[MATERIAL SHOWN Boundary: Start]

[config.mk]
export PLATFORM = sky130hd
export DESIGN_NAME = rx_link_ctrl
export DESIGN_NICKNAME = d
export VERILOG_FILES = /design/src/rtl/rx_ctrl_pkg.sv /design/src/rtl/rx_frame_window.sv /design/src/rtl/rx_link_ctrl.sv
export SDC_FILE = /design/constraint.sdc
export NUM_CORES = 1
export LEC_CHECK = 0
export CORE_MARGIN = 2
export CORE_UTILIZATION = 45
export CTS_BUF_LIST = sky130_fd_sc_hd__clkbuf_8
export DETAILED_ROUTE_END_ITERATION = 6
export HOLD_SLACK_MARGIN = 0.08
export PLACE_DENSITY = 0.7
export SLEW_MARGIN = 20
export SYNTH_ARGS = -nofsm -noshare
export SYNTH_HDL_FRONTEND = slang
export SYNTH_SLANG_ARGS = --single-unit
[constraint.sdc]
create_clock -name clk -period 3.3 [get_ports clk]
set_input_delay 0.495 -clock clk [delete_from_list [all_inputs] [get_ports clk]]
set_output_delay 0.495 -clock clk [all_outputs]
set_load 0.02 [all_outputs]
[src/rtl/rx_ctrl_pkg.sv]
// Shared types and constants for the RX link supervisor.
//   rx_state_e     : supervisor state, encoded as the frsync_ctrl value driven to the PHY
//   ThrStepDefault : default threshold decrement per search timeout
//   ThrMinDefault  : default lower bound of the correlator threshold
//   TimeoutW       : width of the timeout budget and cycle timer
//   thr_step_down  : clamped threshold decrement helper
package rx_ctrl_pkg;

  typedef enum logic [1:0] {
    StIdle   = 2'b00,
    StSearch = 2'b01,
    StTrack  = 2'b10,
    StLocked = 2'b11
  } rx_state_e;

  localparam logic [23:0] ThrStepDefault = 24'h000400;
  localparam logic [23:0] ThrMinDefault  = 24'h001000;
  localparam int unsigned TimeoutW       = 20;

  // 25-bit subtraction so an underflow shows up in the borrow bit before clamping.
  function automatic logic [23:0] thr_step_down(input logic [23:0] thr,
                                                input logic [23:0] step,
                                                input logic [23:0] thr_min);
    logic [24:0] diff;
    diff = {1'b0, thr} - {1'b0, step};
    if (diff[24] || (diff[23:0] < thr_min)) begin
      return thr_min;
    end
    return diff[23:0];
  endfunction

endpackage

[src/rtl/rx_frame_window.sv]
// LOCKED-state frame/error window.
//   clk_i      : clock
//   rst_i      : asynchronous active-high reset
//   active_i   : supervisor is in LOCKED; counters are held at zero otherwise
//   frame_i    : a frame verdict (ok or err) arrived this cycle
//   err_i      : the verdict is a CRC failure
//   err_trip_o : this error brings the window's error count to ERR_THR
module rx_frame_window #(
  parameter int unsigned WIN     = 64,
  parameter int unsigned ERR_THR = 4
) (
  input  logic clk_i,
  input  logic rst_i,
  input  logic active_i,
  input  logic frame_i,
  input  logic err_i,
  output logic err_trip_o
);

  localparam int unsigned FrmW = $clog2(WIN + 1);
  localparam int unsigned ErrW = $clog2(ERR_THR + 1);

  logic [FrmW-1:0] frame_cnt_q;
  logic [ErrW-1:0] err_cnt_q;
  logic            win_end;

  assign err_trip_o = active_i & frame_i & err_i & (err_cnt_q == ErrW'(ERR_THR - 1));
  assign win_end    = (frame_cnt_q == FrmW'(WIN - 1));

  always_ff @(posedge clk_i or posedge rst_i) begin
    if (rst_i) begin
      frame_cnt_q <= '0;
      err_cnt_q   <= '0;
    end else if (!active_i || (frame_i && (err_trip_o || win_end))) begin
      // The trip check comes first, so a trip on the window's last frame still drops lock.
      frame_cnt_q <= '0;
      err_cnt_q   <= '0;
    end else if (frame_i) begin
      frame_cnt_q <= frame_cnt_q + FrmW'(1);
      if (err_i) begin
        err_cnt_q <= err_cnt_q + ErrW'(1);
      end
    end
  end

endmodule

[src/rtl/rx_link_ctrl.sv]
// RX acquisition/tracking supervisor: sequences frame-sync mode and correlator threshold.
//   clk, rst        : clock, asynchronous active-high reset
//   en              : receiver enable; low forces IDLE
//   thr_init        : starting threshold, sampled on IDLE->SEARCH
//   timeout         : cycle budget for search and frame starvation (0 acts as 1)
//   corr_pr_detect  : preamble-detect pulse
//   frame_ok/err    : CRC verdict pulses
//   thr_lvl         : threshold to PHY
//   frsync_ctrl     : 00 IDLE, 01 SEARCH, 10 TRACK, 11 LOCKED
//   resync          : one-cycle pulse on each fallback to SEARCH from TRACK/LOCKED
//   link_up         : high in LOCKED
//   n_resync        : saturating resync count
module rx_link_ctrl
  import rx_ctrl_pkg::*;
#(
  parameter logic [23:0] THR_STEP = ThrStepDefault,
  parameter logic [23:0] THR_MIN  = ThrMinDefault,
  parameter int unsigned N_LOCK   = 4,
  parameter int unsigned WIN      = 64,
  parameter int unsigned ERR_THR  = 4
) (
  input  logic                clk,
  input  logic                rst,
  input  logic                en,
  input  logic [23:0]         thr_init,
  input  logic [TimeoutW-1:0] timeout,
  input  logic                corr_pr_detect,
  input  logic                frame_ok,
  input  logic                frame_err,
  output logic [23:0]         thr_lvl,
  output logic [1:0]          frsync_ctrl,
  output logic                resync,
  output logic                link_up,
  output logic [15:0]         n_resync
);

  localparam int unsigned GoodW = $clog2(N_LOCK + 1);

  rx_state_e           state_q;
  logic [TimeoutW-1:0] timer_q;
  logic [TimeoutW-1:0] timeout_eff;
  logic [23:0]         thr_base_q;
  logic [GoodW-1:0]    good_q;
  logic                timer_hit;
  logic                frame_any;
  logic                err_trip;
  logic                lose_track;
  logic                lose_lock;

  assign timeout_eff = (timeout == '0) ? TimeoutW'(1) : timeout;
  assign timer_hit   = (timer_q == (timeout_eff - TimeoutW'(1)));
  // A simultaneous ok+err counts as a single error.
  assign frame_any   = frame_ok | frame_err;

  // A frame in TRACK clears the timer, so it takes priority over starvation.
  assign lose_track = en && (state_q == StTrack) && (frame_err || (!frame_ok && timer_hit));
  assign lose_lock  = en && (state_q == StLocked) && (err_trip || (!frame_any && timer_hit));

  rx_frame_window #(
    .WIN     (WIN),
    .ERR_THR (ERR_THR)
  ) u_window (
    .clk_i      (clk),
    .rst_i      (rst),
    .active_i   (en && (state_q == StLocked)),
    .frame_i    (frame_any),
    .err_i      (frame_err),
    .err_trip_o (err_trip)
  );

  assign frsync_ctrl = state_q;

  always_ff @(posedge clk or posedge rst) begin
    if (rst) begin
      state_q    <= StIdle;
      timer_q    <= '0;
      good_q     <= '0;
      thr_lvl    <= '0;
      thr_base_q <= '0;
      resync     <= 1'b0;
      link_up    <= 1'b0;
      n_resync   <= '0;
    end else begin
      resync <= lose_track | lose_lock;
      if ((lose_track || lose_lock) && (n_resync != 16'hFFFF)) begin
        n_resync <= n_resync + 16'd1;
      end

      if (!en) begin
        state_q <= StIdle;
        timer_q <= '0;
        good_q  <= '0;
        link_up <= 1'b0;
      end else begin
        unique case (state_q)
          StIdle: begin
            state_q    <= StSearch;
            thr_lvl    <= thr_init;
            thr_base_q <= thr_init;
            timer_q    <= '0;
          end
          StSearch: begin
            if (corr_pr_detect) begin
              state_q <= StTrack;
              timer_q <= '0;
              good_q  <= '0;
            end else if (timer_hit) begin
              timer_q <= '0;
              thr_lvl <= thr_step_down(thr_lvl, THR_STEP, THR_MIN);
            end else begin
              timer_q <= timer_q + TimeoutW'(1);
            end
          end
          StTrack: begin
            if (lose_track) begin
              state_q <= StSearch;
              timer_q <= '0;
            end else if (frame_ok) begin
              timer_q <= '0;
              if (good_q == GoodW'(N_LOCK - 1)) begin
                state_q <= StLocked;
                link_up <= 1'b1;
              end else begin
                good_q <= good_q + GoodW'(1);
              end
            end else begin
              timer_q <= timer_q + TimeoutW'(1);
            end
          end
          StLocked: begin
            if (lose_lock) begin
              state_q <= StSearch;
              timer_q <= '0;
              thr_lvl <= thr_base_q;
              link_up <= 1'b0;
            end else if (frame_any) begin
              timer_q <= '0;
            end else begin
              timer_q <= timer_q + TimeoutW'(1);
            end
          end
          default: state_q <= StIdle;
        endcase
      end
    end
  end

endmodule

# == Word-level counts from Yosys, hierarchy flattened ==
# Cells that the tools add are included.
# totals
out_inout_bits,44
register_bits,101
# op_classes
magnitude_cmp,1
reduce_logical,28
n_bitwise,5
add_sub_neg,7
eq_ne,21
muxes,44
# ops
operator,n
$mux W20,8
$mux W24,5
$pmux W20 S4,1
$pmux W24 S3,1
$sub A24 B11 Y25 const B,1
$lt A24 B13 Y1 const B,1
$mux W3,8
$add A20 B1 Y20 const B,1
$eq A20 B20 Y1,1
$logic_not A20 Y1,1
$sub A20 B1 Y20 const B,1
$add A16 B1 Y16 const B,1
$ne A16 B16 Y1 const B,1
$ne A3 B3 Y1 const B,5
$reduce_and A5 Y1,3
$mux W7,2
$mux W2,6
$mux W1,10
$logic_and A1 B1 Y1,8
$pmux W2 S4,1
$add A7 B1 Y7 const B,1
$eq A7 B6 Y1 const B,1
$add A3 B1 Y3 const B,2
$eq A3 B2 Y1 const B,2
18 further kinds,34

# == Logic depth before layout (Yosys ltp) ==
# depth
word_depth,12
mapped_depth,16

# == Modules after synthesis ==
# From an unflattened synthesis, not the netlist that was laid out.
# unflattened
hier_cells,653
hier_area_um2,6164.7
# modules_own_cells
mod,cells_per_inst,area_each_um2,instances
rx_link_ctrl,592,5579.1,1
rx_frame_window,61,585.6,1

# == Worst setup path before layout ==
# OpenSTA, ideal clock, no wires.
# synth_timing
path_type,input to register
startpoint,input timeout[2]
endpoint,register n_resync[1]
required_time_ns,3.175
arrival_time_ns,3.686
path_stages,14
slack_ns,-0.511
path_cell_list,buf_2 -> or4_1 -> clkbuf_1 -> nor2_1 -> a21oi_1 -> ha_1 -> or4b_1 -> nor4_4 -> mux2i_1 -> or4_4 -> nor4_4 -> a21oi_2 -> or2_4 -> mux2_4
# synth_between
elab_chain_len,9
elab_cells_between_ends,12
classes_between,add/sub (1); eq/ne (1); mux (1); reduce/logical (9)
# synth_lines
item,line,source
"start, declared",rx_link_ctrl.sv:26,"input logic [TimeoutW-1:0] timeout,"
$logic_not A20 Y1,rx_link_ctrl.sv:50,assign timeout_eff = (timeout == '0) ? TimeoutW'(1) : timeout;
$mux W20 *,rx_link_ctrl.sv:50,
$sub A20 B1 Y20 *,rx_link_ctrl.sv:51,assign timer_hit = (timer_q == (timeout_eff - TimeoutW'(1)));
$eq A20 B20 Y1 *,rx_link_ctrl.sv:51,
$logic_and A1 B1 Y1 (on tied branches),"rx_link_ctrl.sv:56, rx_link_ctrl.sv:57",
$logic_or A1 B1 Y1 (on tied branches),"rx_link_ctrl.sv:56, rx_link_ctrl.sv:57",
$logic_and A1 B1 Y1 (on tied branches),"rx_link_ctrl.sv:56, rx_link_ctrl.sv:57",
$logic_or A1 B1 Y1 *,rx_link_ctrl.sv:85,if ((lose_track || lose_lock) && (n_resync != 16'hFFFF)) begin
$logic_and A1 B1 Y1 *,rx_link_ctrl.sv:85,
"end signal, assigned",rx_link_ctrl.sv:86,n_resync <= n_resync + 16'd1;
"end, declared",rx_link_ctrl.sv:34,output logic [15:0] n_resync
# Mark *: on every way between the ends. The rest lies on a longest branch, timed or not.
# A chain may end at the register's enable or synchronous reset.

# == Final worst setup path ==
# layout_timing
startpoint,input timeout[1]
endpoint,register thr_lvl[7]
# layout_between
elab_chain_len,9
elab_cells_between_ends,10
classes_between,add/sub (1); eq/ne (3); mux (1); reduce/logical (5)
# layout_lines
item,line,source
$logic_not A20 Y1,rx_link_ctrl.sv:50,
$mux W20 *,rx_link_ctrl.sv:50,
$sub A20 B1 Y20 *,rx_link_ctrl.sv:51,
$eq A20 B20 Y1 *,rx_link_ctrl.sv:51,
$logic_and A1 B1 Y1,rx_link_ctrl.sv:57,assign lose_lock = en && (state_q == StLocked) && (err_trip || (!frame_any && timer_hit));
$logic_or A1 B1 Y1,rx_link_ctrl.sv:57,
$logic_and A1 B1 Y1,rx_link_ctrl.sv:57,
$ne A2 B2 Y1 (no line),n/a,
$reduce_and A5 Y1 (no line) *,n/a,
"end signal, assigned",rx_link_ctrl.sv:98,thr_lvl <= thr_init;
"end signal, assigned",rx_link_ctrl.sv:109,"thr_lvl <= thr_step_down(thr_lvl, THR_STEP, THR_MIN);"
"end signal, assigned",rx_link_ctrl.sv:134,thr_lvl <= thr_base_q;
"end, declared",rx_link_ctrl.sv:30,"output logic [23:0] thr_lvl,"
# Marked as above.

==> results_dict.tcl <==
set metrics [dict create \
    status "complete, but fails checks" \
    violations "setup timing" \
    syn_area_mm2 0.00641 \
    synth-seq-area-share 0.394 \
    wl_per_cell_um 17.9 \
    die_y_um 123 \
    gp_congestion 0.919 \
    synth_ff_type "dfrtp_1" \
    slew_headroom 0.522 \
    final_common_cell "dfrtp_1" \
    synthAdderAreaFrac 0.0273 \
    cts_made_buffers 9 \
    leakagePower_nw 3.72 \
    async_flop_share 1.00 \
    drt-total-wl_um 17900 \
    post-route-min-period_ns 3.47 \
    hold_path_class "in -> async" \
    yosys_warnings 0 \
    grt_antenna_before_repair 0 \
    drive_above_1_share 0.283 \
    skew_ns 0.0155 \
    hold_buffers 0 \
    io-pin-count 94 \
    grt_util_all_layers 0.238 \
    grt_start_max_net_pins 45 \
    insertion_delay_ns 0.39 \
    cts.clk_slew.worst_paths_ns 0.10 \
    max_freq_mhz 288 \
    finalCritPeriodShare 1.05 \
    avgViaCountPerCell 5.94 \
    rsz0062_at_grt "yes" \
    start_util 0.462 \
    fillCellCount 1118 \
    synth_compound_area_frac 0.159 \
    final_net_count 883 \
    routed-via-count 5967 \
    tightestPinTransition_ns 0.711 \
    fin_ws_ns -0.168 \
    gr-total-overflow 0 \
    area_growth_pct 37.3 \
    worst_setup_path_start_kind "primary input" \
    grt_pass1_vias 5843 \
    syn_area_per_cell_um2 9.68 \
    cap_violations 0 \
    powerDensity_mw_per_mm2 474 \
    muxShareOfSynthArea 0.0756 \
    die-area_mm2 0.0152 \
    hold_viol_final 0 \
    dp_hpwl_um 12400 \
    synthXorXnorAreaFrac 0.0738 \
    worst_setup_path_end_kind "flop" \
    final_core_util 0.634 \
    fin_hold_ws_ns 0.505 \
    synthSimpleGateAreaFrac 0.231 \
    synth_fp_nets 726 \
    grt_pass1_wl_um 28700 \
    yosys.cell_types.count 78 \
    synthCells 662 \
    cts.sinks 101 \
    antenna-diode-count 0 \
    multi_input_area_mm2 0.00411 \
    antenna_left 0 \
    regArea_mm2 0.00253 \
    drt_iter0_markers 535 \
    path_class "in -> reg" \
    critPathRequiredTime_ns 3.58 \
    cts_root_buffer "clkbuf_8" \
    cp_data_arrival_time_ns 3.75 \
    final_cell_mix "dfrtp_1, buf_4, clkdlybuf4s50_1" \
    rows 43 \
    drt_pass1_iterations 5 \
    ir_drop_uv 431 \
    finalMaxSlewViolations 0 \
    htreeDepth 3 \
    io_buffers 93 \
    synth-edff-count 0 \
    critPathMaxFanout 5 \
    core_area_mm2 0.0139 \
    synth_top_family_by_area "simple AND/OR/NAND/NOR gates" \
    drc 0 \
    cts_buffer_depth 2 \
    die_w_um 123 \
    setup_viol 50 \
    cts_tree "yes" \
    yosys_register_bits 101 \
]
critical path: stages:
cell	delay, ns
buf_6	0.09
or4_4	0.55
nor2_4	0.12
a21oi_2	0.07
ha_2	0.19
buf_6	0.12
nor3b_4	0.14
xnor2_1	0.12
a2111oi_1	0.35
buf_4	0.18
nand4_1	0.14
nor4_4	0.31
buf_4	0.20
and2_4	0.19
a22oi_2	0.13
mux2_4	0.35
path summary, 6_finish.rpt:
kind,depth (start not counted),to,startpoint,slack (ns)
max in group asynchronous,3,thr_base_q[4]$_DFFE_PP0P_,rst,2.14
min,2,thr_base_q[22]$_DFFE_PP0P_,rst,0.50
max,16,thr_lvl[7]$_DFFE_PP0P_,timeout[1],-0.17
min reg2reg,1,n_resync[12]$_DFFE_PP0P_,n_resync[12]$_DFFE_PP0P_,0.50
max reg2reg,9,thr_lvl[7]$_DFFE_PP0P_,thr_lvl[11]$_DFFE_PP0P_,-0.02
min in group clk,1,n_resync[12]$_DFFE_PP0P_,n_resync[12]$_DFFE_PP0P_,0.51
cell usage after synthesis (7+ instances only):
library cell,n,share of area
nor3_1,17,0.013
nor3_2,9,0.014
xor2_1,28,0.038
nor3b_1,9,0.011
nand4_1,11,0.011
ha_1,14,0.027
nand2_1,47,0.028
nor2_1,68,0.040
dfrtp_1,101,0.39
o21ai_0,16,0.012
a21oi_1,19,0.015
and3_1,12,0.012
clkbuf_1,18,0.011
xnor2_1,26,0.036
nor4_1,12,0.012
a22o_1,13,0.018
o2bb2ai_2,7,0.016
mux2_2,29,0.051
inv_1,23,0.013
or3_1,7,0.0068
nand3_1,29,0.023
routing by layer:
| metal | track usage | share of wire | wire (um) | vias to the layer above |
|---|---|---|---|---|
| li1 | - | - | - | 2770 |
| met1 | 0.330 | 0.44 | 7950 | 2958 |
| met2 | 0.380 | 0.48 | 8570 | 213 |
| met3 | 0.0507 | 0.065 | 1170 | 26 |
| met4 | 0.0604 | 0.014 | 256 | 0 |
| met5 | 0 | 0 | 0 | - |
stage by stage:
| step | instance area, um^2 | setup slack [ns] | total power, mW | TNS, ns | std cells |
|---|---|---|---|---|---|
| after floorplan | 6540 | -0.271 | 2.54 | -9.06 | 662 |
| after global placement | 8080 | -0.923 | 3.16 | -49.81 | 976 |
| after detailed placement | 8080 | -1.00 | 3.20 | -55.28 | 976 |
| after CTS | 8550 | -0.0872 | 4.11 | -1.44 | 998 |
| after global routing | 8800 | -0.234 | 4.40 | -8.10 | 1004 |
| final | 8800 | -0.168 | 4.17 | -3.90 | 1004 |
power by group:
| group | total, mW | internal, mW | switching, mW |
|---|---|---|---|
| combinational | 1.63 | 0.830 | 0.798 |
| clock | 0.861 | 0.402 | 0.460 |
| sequential | 1.68 | 1.45 | 0.232 |
cell type report:
type                    count  area share
inverters                  23      0.0101
clock inverters             5     0.00753
well taps                 180      0.0256
repair buffers            176       0.186
clock buffers              11      0.0172
multi-input cells         508       0.467
flip-flops and latches    101       0.287
flip-flops by register name, indices dropped and copies added (netlist names), 2 cells and up:
name	count
frsync_ctrl	2
good_q	3
n_resync	16
thr_base_q	24
thr_lvl	24
timer_q	20
u_window.err_cnt_q	3
u_window.frame_cnt_q	7
cells by family after synthesis:
family	Yosys count
buf+inv	56
mux	43
flops	101
fa+ha+maj	14
compound gates	129
simple gates	265
xor+xnor	54
what timing repair did:
| item | CTS | global route |
|---|---|---|
| cloned | 2 | 2 |
| gates resized for setup | 134 | 31 |
| buffers inserted | 4 | 4 |
| pin swaps | 25 | 34 |
| endpoints found under the hold margin | 0 | 0 |
| endpoints found under the setup margin | 64 | 64 |
Note: power is estimated with default switching activity, not from simulation.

[MATERIAL SHOWN Boundary: End]

- _EXERCISE GOAL_:
Determine how many lines of the listing include the word "instances" and report nothing but the number.

- _EXERCISE SOLUTION_:
2